§ TASK STATEMENT
Write out again only the lines running from the one that contains "- The lowest sequential" to the end of the records below, including both the first and the last.

§ RECORDS PROVIDED
********
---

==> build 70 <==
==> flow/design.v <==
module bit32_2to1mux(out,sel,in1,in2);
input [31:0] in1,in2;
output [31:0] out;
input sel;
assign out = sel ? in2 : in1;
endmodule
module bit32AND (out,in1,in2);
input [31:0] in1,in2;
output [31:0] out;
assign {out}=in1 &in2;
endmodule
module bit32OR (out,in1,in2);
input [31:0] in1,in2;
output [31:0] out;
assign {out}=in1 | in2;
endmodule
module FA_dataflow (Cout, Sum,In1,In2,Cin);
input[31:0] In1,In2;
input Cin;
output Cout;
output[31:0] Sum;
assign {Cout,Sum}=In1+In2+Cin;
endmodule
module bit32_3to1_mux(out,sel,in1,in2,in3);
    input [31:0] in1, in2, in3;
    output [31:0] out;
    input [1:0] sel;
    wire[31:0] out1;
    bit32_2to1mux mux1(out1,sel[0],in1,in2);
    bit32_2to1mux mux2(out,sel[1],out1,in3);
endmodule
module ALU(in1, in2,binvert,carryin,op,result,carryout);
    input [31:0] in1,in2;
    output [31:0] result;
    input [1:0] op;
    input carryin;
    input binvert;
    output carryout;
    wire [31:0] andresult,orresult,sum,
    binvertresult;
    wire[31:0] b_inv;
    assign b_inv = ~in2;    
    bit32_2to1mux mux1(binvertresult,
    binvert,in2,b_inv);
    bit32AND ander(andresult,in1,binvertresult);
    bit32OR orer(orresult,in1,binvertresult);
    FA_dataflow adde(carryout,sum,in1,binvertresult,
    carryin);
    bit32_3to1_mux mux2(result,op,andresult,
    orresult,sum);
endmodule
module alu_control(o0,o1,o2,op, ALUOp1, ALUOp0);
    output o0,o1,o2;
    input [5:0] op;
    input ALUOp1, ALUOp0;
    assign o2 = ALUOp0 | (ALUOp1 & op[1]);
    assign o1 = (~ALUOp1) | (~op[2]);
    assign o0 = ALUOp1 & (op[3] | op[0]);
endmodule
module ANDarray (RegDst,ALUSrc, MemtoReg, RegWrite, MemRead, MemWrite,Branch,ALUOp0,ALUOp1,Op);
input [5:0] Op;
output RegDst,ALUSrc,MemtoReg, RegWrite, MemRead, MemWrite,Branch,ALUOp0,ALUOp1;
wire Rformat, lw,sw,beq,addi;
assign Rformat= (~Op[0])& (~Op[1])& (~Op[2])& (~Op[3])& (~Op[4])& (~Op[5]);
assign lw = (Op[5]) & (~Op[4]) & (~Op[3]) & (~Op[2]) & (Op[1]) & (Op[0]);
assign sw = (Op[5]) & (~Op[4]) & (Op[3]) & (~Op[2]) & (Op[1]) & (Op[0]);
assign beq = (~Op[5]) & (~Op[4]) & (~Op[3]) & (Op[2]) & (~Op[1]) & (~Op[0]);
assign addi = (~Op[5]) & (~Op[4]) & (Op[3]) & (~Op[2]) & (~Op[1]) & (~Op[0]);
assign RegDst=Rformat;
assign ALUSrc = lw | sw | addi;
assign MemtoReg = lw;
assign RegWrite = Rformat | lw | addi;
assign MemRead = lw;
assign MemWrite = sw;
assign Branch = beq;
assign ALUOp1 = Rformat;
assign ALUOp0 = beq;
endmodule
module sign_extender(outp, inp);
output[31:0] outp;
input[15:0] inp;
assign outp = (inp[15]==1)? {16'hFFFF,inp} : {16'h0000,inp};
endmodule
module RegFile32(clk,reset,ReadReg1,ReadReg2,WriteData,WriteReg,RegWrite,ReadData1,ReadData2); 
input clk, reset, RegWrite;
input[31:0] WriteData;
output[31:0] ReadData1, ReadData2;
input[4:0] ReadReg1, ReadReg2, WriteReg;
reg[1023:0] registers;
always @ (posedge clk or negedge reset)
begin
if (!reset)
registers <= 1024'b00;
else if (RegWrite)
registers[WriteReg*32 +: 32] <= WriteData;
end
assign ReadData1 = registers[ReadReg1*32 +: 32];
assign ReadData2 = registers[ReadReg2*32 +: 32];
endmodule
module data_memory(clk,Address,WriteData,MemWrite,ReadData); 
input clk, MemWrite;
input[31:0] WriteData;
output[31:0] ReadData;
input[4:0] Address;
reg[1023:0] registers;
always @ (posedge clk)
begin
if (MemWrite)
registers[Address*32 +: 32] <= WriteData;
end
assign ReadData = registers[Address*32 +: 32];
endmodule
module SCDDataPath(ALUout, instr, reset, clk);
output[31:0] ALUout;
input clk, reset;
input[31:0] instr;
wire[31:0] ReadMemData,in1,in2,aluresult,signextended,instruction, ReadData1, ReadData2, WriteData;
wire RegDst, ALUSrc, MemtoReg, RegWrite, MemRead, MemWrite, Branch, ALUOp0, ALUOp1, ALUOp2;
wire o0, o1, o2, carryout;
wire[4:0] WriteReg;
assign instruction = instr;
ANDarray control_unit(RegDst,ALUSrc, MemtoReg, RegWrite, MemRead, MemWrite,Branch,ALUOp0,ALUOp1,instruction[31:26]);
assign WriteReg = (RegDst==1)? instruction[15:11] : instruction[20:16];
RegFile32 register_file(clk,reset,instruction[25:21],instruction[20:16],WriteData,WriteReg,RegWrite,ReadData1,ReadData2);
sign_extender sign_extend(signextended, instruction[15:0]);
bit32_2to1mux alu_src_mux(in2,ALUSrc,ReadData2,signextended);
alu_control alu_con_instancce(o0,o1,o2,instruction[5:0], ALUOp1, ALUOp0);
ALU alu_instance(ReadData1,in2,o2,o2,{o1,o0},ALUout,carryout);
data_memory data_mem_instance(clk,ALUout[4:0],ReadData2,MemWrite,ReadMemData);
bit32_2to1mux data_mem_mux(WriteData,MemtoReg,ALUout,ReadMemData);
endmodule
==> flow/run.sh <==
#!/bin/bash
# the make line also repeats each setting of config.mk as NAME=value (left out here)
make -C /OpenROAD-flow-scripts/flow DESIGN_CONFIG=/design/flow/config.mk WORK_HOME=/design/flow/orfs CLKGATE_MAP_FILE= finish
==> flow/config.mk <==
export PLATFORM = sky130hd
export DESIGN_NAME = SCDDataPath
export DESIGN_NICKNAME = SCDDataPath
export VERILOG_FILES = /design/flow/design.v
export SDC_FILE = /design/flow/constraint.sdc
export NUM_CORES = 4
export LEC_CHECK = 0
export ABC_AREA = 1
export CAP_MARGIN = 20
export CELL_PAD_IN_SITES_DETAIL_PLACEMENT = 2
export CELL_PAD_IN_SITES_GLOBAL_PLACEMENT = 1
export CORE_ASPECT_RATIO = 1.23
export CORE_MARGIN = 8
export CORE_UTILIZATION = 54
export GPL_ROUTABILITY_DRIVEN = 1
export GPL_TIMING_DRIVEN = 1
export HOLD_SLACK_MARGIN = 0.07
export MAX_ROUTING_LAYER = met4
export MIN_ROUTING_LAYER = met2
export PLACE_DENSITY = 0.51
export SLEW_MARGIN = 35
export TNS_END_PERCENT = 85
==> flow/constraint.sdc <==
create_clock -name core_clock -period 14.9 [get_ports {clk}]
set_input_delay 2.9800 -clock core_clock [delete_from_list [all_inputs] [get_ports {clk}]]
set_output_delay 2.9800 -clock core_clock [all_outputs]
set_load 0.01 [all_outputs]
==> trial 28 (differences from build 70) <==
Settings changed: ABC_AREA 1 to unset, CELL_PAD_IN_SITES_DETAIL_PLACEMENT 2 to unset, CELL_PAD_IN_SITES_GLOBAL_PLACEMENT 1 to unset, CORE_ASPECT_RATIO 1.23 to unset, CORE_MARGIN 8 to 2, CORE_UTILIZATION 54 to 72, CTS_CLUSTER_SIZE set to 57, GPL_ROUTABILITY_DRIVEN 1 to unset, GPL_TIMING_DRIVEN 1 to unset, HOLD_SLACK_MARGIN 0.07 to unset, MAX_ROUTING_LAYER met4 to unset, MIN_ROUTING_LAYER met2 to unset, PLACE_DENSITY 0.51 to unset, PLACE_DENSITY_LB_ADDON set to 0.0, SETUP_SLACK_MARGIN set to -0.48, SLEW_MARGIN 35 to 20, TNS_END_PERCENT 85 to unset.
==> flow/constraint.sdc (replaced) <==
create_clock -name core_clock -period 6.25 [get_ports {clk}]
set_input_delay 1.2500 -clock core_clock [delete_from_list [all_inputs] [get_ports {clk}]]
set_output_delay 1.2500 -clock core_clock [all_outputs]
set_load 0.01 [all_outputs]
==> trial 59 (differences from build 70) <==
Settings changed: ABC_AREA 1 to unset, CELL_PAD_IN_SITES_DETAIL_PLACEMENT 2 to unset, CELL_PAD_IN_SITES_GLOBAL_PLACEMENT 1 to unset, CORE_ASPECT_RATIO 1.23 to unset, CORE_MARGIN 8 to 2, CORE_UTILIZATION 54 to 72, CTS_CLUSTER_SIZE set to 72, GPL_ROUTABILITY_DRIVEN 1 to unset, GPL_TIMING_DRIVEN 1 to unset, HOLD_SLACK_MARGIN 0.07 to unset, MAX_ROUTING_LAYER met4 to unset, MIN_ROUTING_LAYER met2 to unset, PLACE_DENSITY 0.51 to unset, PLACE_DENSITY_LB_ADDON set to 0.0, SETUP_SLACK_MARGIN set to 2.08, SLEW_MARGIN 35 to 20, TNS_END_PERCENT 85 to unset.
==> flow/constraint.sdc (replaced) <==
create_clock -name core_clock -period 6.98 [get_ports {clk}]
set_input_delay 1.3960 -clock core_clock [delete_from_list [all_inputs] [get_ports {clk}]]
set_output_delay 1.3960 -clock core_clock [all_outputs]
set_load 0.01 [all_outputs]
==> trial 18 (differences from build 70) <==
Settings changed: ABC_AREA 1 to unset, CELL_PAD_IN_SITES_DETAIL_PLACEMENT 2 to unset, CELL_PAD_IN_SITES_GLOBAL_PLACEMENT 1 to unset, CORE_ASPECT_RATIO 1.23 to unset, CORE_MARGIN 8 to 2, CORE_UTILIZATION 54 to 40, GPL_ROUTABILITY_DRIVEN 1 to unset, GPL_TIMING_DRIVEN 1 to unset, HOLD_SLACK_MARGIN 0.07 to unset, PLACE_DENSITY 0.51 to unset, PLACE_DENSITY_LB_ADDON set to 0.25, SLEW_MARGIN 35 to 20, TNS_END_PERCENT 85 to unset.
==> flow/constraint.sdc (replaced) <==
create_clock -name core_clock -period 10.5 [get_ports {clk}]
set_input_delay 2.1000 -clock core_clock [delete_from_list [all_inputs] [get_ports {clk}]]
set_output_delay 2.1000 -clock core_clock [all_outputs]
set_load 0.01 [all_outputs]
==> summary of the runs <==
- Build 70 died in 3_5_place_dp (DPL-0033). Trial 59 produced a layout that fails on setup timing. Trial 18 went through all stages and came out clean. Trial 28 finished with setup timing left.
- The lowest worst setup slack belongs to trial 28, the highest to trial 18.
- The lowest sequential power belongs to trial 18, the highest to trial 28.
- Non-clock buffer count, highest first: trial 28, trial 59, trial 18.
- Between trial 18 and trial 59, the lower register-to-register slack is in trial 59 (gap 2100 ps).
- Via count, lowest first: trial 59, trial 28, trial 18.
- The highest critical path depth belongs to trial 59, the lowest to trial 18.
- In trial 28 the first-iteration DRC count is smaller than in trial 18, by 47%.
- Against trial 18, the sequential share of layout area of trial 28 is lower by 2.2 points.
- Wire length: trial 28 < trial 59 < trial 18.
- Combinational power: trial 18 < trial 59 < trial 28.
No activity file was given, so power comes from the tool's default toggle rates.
********
§ TASK ANSWER
- The lowest sequential power belongs to trial 18, the highest to trial 28.
- Non-clock buffer count, highest first: trial 28, trial 59, trial 18.
- Between trial 18 and trial 59, the lower register-to-register slack is in trial 59 (gap 2100 ps).
- Via count, lowest first: trial 59, trial 28, trial 18.
- The highest critical path depth belongs to trial 59, the lowest to trial 18.
- In trial 28 the first-iteration DRC count is smaller than in trial 18, by 47%.
- Against trial 18, the sequential share of layout area of trial 28 is lower by 2.2 points.
- Wire length: trial 28 < trial 59 < trial 18.
- Combinational power: trial 18 < trial 59 < trial 28.
No activity file was given, so power comes from the tool's default toggle rates.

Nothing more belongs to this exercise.